§ ASSIGNED TASK: From the entries below, copy each line in which the word "worst" occurs.

------ RECORDS FOR THIS TASK ------

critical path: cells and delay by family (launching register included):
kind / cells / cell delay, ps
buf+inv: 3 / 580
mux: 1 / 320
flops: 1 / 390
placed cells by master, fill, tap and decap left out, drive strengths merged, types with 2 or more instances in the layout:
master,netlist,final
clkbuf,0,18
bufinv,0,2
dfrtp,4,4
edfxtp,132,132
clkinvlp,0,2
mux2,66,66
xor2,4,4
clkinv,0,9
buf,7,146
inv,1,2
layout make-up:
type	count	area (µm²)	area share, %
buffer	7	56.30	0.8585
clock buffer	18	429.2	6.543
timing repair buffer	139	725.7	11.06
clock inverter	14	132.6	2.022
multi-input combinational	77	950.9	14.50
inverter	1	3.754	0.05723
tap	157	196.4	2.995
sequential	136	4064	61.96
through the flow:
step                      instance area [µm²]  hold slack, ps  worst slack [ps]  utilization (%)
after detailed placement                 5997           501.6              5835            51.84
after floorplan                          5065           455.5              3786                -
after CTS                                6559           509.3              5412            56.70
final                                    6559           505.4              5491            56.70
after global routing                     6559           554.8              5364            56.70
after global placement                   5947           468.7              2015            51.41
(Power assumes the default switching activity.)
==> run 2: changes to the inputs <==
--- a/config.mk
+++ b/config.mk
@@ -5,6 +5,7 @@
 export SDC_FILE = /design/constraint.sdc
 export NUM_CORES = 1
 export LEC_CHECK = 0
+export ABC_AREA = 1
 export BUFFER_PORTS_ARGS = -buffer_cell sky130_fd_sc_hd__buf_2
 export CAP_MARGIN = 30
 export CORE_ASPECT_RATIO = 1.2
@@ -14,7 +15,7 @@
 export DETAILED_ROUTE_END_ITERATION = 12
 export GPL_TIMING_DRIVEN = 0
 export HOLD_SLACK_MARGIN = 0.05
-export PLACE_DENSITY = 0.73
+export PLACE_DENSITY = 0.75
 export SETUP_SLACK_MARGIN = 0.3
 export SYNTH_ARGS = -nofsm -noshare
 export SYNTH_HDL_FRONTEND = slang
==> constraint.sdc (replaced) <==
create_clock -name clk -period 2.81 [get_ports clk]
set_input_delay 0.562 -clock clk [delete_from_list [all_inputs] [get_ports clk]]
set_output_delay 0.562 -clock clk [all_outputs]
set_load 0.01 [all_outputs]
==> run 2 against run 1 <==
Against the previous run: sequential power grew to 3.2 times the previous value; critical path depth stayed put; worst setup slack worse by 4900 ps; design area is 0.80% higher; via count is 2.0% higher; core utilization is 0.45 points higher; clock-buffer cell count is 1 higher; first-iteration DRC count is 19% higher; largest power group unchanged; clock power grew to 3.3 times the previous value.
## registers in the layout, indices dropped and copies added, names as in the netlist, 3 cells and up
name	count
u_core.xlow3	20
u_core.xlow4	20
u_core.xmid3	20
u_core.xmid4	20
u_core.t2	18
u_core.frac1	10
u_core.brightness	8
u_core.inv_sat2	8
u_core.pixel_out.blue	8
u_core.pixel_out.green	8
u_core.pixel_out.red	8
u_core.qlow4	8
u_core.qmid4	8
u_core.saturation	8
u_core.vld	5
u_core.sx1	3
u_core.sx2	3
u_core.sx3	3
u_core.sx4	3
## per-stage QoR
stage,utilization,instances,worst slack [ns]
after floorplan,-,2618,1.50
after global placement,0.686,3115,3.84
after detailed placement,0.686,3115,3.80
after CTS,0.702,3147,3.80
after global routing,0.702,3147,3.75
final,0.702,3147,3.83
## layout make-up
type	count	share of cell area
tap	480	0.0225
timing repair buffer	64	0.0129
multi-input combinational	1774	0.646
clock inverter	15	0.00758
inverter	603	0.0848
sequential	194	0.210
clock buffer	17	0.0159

------

§ OUTPUT BELOW:
step                      instance area [µm²]  hold slack, ps  worst slack [ps]  utilization (%)
Against the previous run: sequential power grew to 3.2 times the previous value; critical path depth stayed put; worst setup slack worse by 4900 ps; design area is 0.80% higher; via count is 2.0% higher; core utilization is 0.45 points higher; clock-buffer cell count is 1 higher; first-iteration DRC count is 19% higher; largest power group unchanged; clock power grew to 3.3 times the previous value.
stage,utilization,instances,worst slack [ns]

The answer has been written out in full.